Tout lieu célèbre ou, mieux, célébré, jouit de ce statut finalement rare dans le monde en raison de l'unanimité qui s'est faite autour de lui. Cela commença avec les Sept Merveilles du Monde et le voyage d'Hérodote. Puis, les échanges s'intensifiant, des voyageurs comme Marco Polo et bien d'autres ensuite, firent le récit de ce qu'ils virent, insufflant chez leur auditoire ou lectorat l'impérieuse envie de s'y rendre.

        Puis, une fois cette reconnaissance acquise, c'est tout naturellement que ledit lieu se mute en passage obligé auquel écrivains, peintres et tous artistes en général consacrent une ligne ou un ouvrage ou quelque oeuvre que ce soit.

        Ce site a pu démontrer qu'Eze était célèbre et célébré depuis bien longtemps. Pour dater cet engouement, je dirais qu'il remonte au Rattachement du Comté de Nice à la France.

        Les articles consacrés à Eze sont légions et j'en ai cités quelques uns. Des films y ont été tournés. Toutes ces manifestations d'une unanimité admirative ont un point commun : cette "publicité" était gratuite.

        De même, si j'abondais dans le sens de ceux, trop nombreux à mon goût, qui voient notre village comme étant un "produit" - ce qui n'est nullement le cas - je leur dirais qu'ils se trompent de "marketing". Les lieux non pas les PLUS mais les MIEUX visités (l'un et l'autre s'accordant en règle générale) n'ont pas à diffuser l'information comme quoi il convient de s'y arrêter. Venise, Paris, le Mont Saint Michel, New York, Saint-Paul de Vence, Saint Petersbourg, etc - et j'en oublie!- ne se vendent pas; ils sont "hyperbookés" pour reprendre le vrai jargon de la fausse efficacité contemporaine.

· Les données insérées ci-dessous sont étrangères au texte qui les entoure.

<file path="config.mk">
export PLATFORM = sky130hd
export DESIGN_NAME = tcmp_unit
export DESIGN_NICKNAME = d
export VERILOG_FILES = /design/src/rtl/tcmp_pkg.sv /design/src/rtl/tcmp_regdec.sv /design/src/rtl/tcmp_chan.sv /design/src/rtl/tcmp_unit.sv
export SDC_FILE = /design/constraint.sdc
export NUM_CORES = 1
export LEC_CHECK = 0
export BUFFER_PORTS_ARGS = -buffer_cell sky130_fd_sc_hd__buf_2
export CORE_ASPECT_RATIO = 1.4
export CORE_MARGIN = 5
export CORE_UTILIZATION = 40
export DETAILED_ROUTE_END_ITERATION = 10
export PLACE_DENSITY = 0.68
export SYNTH_ARGS = -nofsm -noshare
export SYNTH_HDL_FRONTEND = slang
export SYNTH_HIERARCHICAL = 1
export SYNTH_SLANG_ARGS = --single-unit
</file>
<file path="constraint.sdc">
create_clock -name clk -period 12.8 [get_ports clk]
set_input_delay 3.84 -clock clk [delete_from_list [all_inputs] [get_ports clk]]
set_output_delay 3.84 -clock clk [all_outputs]
set_load 0.01 [all_outputs]
</file>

        Les grandes médias mondiaux dont la presse écrite, les écrivains à succès et les acteurs de même, s'ils trouvaient ici ce qui les fait aller ailleurs n'auraient pas cessés depuis plus de vingt ans de consacrer de l'espace à Eze. Ce qu'ils recherchent : tout simplement des histoires et vrais s'il est possible.

        Des histoires? Celles des gens, là aussi tout simplement. Mais la difficulté est bien celle-ci : les passants se multiplient, les habitants se raréfient. Que les efforts soient plutôt consacrés à cet appel à la vie et nul besoin alors de solder des équipes de thuriféraires. Nul besoin alors d'organiser des "happening" saisonniers (toujours estivaux) - qui ont pour seul mérite de faire travailler les intermittents du spectacle - mais faisons que la fête sourde à nouveau de chaque pierre habitée.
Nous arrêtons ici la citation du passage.